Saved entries

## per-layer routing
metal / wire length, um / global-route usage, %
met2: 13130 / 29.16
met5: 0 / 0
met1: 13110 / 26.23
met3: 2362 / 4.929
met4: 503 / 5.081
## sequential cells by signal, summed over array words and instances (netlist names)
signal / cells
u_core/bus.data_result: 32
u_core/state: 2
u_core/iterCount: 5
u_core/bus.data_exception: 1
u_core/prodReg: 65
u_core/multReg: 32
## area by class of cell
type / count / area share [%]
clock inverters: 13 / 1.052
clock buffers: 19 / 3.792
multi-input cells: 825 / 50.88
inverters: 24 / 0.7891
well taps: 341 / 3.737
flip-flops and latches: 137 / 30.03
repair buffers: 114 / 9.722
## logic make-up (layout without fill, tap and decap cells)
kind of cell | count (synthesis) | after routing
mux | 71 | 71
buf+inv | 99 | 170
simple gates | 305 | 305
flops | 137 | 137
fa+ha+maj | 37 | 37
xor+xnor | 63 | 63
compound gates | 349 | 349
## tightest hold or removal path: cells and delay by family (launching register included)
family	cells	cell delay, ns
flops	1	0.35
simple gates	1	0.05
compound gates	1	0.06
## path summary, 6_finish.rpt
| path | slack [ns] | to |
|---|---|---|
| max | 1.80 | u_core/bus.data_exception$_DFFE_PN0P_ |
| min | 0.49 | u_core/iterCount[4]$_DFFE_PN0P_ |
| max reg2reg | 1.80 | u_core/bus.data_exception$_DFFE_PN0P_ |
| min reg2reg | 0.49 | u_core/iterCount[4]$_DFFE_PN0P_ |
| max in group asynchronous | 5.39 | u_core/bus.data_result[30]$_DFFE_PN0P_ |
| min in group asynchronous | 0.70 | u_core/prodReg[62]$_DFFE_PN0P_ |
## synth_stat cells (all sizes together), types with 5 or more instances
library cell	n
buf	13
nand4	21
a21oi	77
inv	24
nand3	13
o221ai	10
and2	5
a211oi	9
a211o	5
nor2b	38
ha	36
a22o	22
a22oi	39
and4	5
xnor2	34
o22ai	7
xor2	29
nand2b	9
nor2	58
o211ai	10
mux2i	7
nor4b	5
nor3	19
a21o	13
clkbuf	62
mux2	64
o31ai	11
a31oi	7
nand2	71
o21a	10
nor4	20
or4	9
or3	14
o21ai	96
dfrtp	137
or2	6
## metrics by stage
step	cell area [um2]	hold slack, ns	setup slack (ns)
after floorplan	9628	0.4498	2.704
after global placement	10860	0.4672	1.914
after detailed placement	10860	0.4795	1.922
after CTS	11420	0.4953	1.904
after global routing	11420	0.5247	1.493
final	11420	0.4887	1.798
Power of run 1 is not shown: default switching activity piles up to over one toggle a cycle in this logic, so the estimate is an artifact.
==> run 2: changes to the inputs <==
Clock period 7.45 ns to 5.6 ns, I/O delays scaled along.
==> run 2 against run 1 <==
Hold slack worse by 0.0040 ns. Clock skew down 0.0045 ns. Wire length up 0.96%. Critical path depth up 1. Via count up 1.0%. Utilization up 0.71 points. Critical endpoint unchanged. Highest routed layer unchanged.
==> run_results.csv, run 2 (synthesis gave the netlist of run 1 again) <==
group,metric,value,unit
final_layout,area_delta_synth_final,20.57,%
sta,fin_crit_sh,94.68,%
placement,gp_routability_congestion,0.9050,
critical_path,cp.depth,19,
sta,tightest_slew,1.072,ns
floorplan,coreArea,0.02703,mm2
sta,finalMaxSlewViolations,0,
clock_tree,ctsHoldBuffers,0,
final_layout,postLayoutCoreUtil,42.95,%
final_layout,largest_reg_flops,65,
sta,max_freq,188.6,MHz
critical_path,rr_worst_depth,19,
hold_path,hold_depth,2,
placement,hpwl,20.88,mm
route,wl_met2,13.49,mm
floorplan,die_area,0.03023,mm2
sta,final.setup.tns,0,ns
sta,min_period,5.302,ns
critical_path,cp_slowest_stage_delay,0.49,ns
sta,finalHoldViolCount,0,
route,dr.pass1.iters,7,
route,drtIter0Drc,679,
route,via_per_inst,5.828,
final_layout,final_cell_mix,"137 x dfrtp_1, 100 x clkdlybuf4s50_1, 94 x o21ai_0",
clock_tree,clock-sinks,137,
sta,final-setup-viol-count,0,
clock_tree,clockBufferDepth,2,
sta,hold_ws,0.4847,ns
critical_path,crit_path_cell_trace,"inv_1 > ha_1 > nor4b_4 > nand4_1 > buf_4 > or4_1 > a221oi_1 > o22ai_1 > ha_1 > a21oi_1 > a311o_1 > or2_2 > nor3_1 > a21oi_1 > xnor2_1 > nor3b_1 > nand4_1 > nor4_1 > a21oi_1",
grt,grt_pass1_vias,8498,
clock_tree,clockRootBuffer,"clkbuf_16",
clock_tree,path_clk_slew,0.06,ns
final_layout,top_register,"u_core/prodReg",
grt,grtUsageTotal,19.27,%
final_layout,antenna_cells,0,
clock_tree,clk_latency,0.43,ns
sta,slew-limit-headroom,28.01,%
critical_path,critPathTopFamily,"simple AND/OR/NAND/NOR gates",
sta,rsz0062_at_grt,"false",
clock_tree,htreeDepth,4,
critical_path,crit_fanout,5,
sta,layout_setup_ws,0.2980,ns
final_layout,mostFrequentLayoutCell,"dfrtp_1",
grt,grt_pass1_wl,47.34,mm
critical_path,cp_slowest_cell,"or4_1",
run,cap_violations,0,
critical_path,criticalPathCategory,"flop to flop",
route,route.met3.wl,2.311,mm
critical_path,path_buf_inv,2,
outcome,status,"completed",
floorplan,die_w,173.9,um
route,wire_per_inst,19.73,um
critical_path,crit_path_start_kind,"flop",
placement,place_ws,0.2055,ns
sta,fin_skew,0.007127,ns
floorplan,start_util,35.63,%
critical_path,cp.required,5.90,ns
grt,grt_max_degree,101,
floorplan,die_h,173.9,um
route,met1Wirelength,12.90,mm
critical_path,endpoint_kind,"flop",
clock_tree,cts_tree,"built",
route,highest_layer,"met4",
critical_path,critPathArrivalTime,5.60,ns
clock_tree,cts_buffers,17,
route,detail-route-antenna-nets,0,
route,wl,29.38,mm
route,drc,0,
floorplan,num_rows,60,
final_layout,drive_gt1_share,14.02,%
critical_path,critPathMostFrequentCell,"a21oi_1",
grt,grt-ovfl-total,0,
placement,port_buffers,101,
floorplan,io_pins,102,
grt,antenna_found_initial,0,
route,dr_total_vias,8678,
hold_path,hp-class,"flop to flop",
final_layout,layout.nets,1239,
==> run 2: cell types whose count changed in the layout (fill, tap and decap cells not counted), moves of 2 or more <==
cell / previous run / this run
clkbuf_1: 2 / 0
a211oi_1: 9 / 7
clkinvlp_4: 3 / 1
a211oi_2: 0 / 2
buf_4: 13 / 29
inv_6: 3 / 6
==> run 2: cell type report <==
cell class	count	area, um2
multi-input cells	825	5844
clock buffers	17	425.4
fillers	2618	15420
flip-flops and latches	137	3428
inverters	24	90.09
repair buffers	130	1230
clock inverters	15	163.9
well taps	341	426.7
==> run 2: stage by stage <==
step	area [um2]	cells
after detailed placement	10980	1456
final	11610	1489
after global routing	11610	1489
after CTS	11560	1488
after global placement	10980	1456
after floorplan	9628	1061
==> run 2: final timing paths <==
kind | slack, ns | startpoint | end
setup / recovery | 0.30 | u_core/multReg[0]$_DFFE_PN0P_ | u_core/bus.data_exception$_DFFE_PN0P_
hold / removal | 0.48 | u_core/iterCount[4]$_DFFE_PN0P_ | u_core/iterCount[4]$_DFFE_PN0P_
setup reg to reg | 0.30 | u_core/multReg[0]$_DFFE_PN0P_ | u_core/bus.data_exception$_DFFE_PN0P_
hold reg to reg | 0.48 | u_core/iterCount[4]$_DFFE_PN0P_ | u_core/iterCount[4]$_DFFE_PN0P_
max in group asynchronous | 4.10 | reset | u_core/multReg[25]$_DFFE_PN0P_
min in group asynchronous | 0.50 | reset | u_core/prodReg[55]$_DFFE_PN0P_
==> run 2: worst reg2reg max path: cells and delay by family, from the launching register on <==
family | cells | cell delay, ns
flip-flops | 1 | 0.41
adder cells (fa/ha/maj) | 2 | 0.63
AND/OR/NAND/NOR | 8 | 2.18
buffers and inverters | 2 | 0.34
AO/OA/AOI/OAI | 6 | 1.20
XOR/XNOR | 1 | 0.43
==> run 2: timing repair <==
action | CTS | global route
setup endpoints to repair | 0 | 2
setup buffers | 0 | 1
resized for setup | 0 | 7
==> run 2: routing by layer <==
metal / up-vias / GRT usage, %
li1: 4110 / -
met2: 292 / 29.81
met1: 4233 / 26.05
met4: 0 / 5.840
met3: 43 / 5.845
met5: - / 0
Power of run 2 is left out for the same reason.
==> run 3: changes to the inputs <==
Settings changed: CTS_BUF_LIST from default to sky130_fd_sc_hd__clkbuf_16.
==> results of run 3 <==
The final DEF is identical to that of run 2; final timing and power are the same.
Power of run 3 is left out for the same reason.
---
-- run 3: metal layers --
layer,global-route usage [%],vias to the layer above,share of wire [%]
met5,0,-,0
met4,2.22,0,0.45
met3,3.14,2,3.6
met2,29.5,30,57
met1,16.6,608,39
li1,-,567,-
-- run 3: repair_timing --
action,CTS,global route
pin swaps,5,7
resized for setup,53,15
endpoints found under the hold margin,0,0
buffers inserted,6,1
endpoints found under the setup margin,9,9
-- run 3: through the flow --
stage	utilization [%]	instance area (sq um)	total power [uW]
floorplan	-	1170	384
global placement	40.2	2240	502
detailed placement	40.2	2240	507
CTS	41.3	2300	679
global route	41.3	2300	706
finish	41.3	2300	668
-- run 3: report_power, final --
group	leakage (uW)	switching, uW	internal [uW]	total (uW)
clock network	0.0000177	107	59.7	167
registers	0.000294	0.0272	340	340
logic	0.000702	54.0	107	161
...
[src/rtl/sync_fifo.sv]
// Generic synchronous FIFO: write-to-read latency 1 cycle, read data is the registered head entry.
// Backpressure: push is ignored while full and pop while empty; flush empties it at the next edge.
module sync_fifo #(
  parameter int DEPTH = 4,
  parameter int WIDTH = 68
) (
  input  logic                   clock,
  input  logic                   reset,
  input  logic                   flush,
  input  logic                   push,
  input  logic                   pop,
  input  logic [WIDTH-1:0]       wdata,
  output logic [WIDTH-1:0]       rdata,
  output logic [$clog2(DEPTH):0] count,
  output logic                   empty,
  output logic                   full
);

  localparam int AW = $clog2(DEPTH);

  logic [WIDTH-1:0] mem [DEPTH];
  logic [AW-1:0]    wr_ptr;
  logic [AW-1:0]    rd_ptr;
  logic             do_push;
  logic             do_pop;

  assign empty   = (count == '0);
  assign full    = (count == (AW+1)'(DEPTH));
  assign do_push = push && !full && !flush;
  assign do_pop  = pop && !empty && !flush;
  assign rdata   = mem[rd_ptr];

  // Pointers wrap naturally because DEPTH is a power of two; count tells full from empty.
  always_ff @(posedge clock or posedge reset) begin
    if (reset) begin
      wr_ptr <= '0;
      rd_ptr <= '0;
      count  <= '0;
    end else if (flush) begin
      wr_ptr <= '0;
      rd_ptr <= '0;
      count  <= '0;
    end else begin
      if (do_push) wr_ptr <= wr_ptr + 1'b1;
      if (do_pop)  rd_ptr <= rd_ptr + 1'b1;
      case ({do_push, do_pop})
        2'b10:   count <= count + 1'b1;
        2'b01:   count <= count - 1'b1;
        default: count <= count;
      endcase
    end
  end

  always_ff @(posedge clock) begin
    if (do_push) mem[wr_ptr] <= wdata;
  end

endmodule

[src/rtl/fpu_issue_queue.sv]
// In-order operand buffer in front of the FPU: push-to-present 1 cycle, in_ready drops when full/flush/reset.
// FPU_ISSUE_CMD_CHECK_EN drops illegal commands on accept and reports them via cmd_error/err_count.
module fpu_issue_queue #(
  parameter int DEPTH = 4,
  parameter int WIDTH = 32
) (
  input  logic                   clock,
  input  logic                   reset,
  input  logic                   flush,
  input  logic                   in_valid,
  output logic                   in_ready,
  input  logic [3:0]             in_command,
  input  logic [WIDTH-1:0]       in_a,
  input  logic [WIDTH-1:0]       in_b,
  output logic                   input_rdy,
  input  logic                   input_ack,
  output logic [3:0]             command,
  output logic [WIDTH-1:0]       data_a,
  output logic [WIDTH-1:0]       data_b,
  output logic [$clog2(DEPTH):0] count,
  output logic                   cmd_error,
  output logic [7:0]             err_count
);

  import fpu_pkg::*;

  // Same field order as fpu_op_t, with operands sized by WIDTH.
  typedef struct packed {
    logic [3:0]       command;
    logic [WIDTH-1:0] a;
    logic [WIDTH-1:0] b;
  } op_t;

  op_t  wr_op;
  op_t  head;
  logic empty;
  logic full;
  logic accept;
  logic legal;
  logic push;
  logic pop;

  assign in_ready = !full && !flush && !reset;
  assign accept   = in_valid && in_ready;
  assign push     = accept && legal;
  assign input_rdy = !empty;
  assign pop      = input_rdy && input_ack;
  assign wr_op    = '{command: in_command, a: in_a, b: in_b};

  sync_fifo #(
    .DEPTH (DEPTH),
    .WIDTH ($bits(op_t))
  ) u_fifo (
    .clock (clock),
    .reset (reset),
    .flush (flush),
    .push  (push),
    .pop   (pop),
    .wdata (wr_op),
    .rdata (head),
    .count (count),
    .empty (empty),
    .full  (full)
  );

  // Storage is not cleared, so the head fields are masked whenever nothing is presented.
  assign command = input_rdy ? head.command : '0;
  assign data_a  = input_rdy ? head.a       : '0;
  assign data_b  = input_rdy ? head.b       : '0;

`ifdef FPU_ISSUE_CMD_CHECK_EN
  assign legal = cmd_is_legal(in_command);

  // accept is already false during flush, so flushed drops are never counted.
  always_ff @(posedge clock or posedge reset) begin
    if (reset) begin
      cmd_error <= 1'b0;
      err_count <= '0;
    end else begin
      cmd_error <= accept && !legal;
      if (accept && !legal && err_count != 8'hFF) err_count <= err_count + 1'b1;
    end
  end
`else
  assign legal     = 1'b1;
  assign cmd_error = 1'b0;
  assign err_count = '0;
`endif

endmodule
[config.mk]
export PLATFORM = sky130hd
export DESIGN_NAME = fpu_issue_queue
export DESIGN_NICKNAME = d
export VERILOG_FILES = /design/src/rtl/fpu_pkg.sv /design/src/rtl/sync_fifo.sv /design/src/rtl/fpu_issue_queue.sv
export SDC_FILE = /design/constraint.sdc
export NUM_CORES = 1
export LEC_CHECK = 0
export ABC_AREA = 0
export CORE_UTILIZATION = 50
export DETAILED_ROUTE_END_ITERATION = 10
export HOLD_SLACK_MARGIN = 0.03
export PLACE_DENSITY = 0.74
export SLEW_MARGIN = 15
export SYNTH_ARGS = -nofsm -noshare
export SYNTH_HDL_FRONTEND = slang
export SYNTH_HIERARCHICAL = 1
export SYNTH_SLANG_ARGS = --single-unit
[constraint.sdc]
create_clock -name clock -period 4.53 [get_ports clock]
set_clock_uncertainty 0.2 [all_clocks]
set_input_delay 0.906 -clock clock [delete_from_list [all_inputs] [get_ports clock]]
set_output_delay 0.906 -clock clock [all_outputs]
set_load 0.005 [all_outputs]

**Work request**.
Only the lines above from the one with "## per-layer routing" up to and including the one with "fa+ha+maj | 37 | 37" should be repeated, exactly as written.

**Response area**.
## per-layer routing
metal / wire length, um / global-route usage, %
met2: 13130 / 29.16
met5: 0 / 0
met1: 13110 / 26.23
met3: 2362 / 4.929
met4: 503 / 5.081
## sequential cells by signal, summed over array words and instances (netlist names)
signal / cells
u_core/bus.data_result: 32
u_core/state: 2
u_core/iterCount: 5
u_core/bus.data_exception: 1
u_core/prodReg: 65
u_core/multReg: 32
## area by class of cell
type / count / area share [%]
clock inverters: 13 / 1.052
clock buffers: 19 / 3.792
multi-input cells: 825 / 50.88
inverters: 24 / 0.7891
well taps: 341 / 3.737
flip-flops and latches: 137 / 30.03
repair buffers: 114 / 9.722
## logic make-up (layout without fill, tap and decap cells)
kind of cell | count (synthesis) | after routing
mux | 71 | 71
buf+inv | 99 | 170
simple gates | 305 | 305
flops | 137 | 137
fa+ha+maj | 37 | 37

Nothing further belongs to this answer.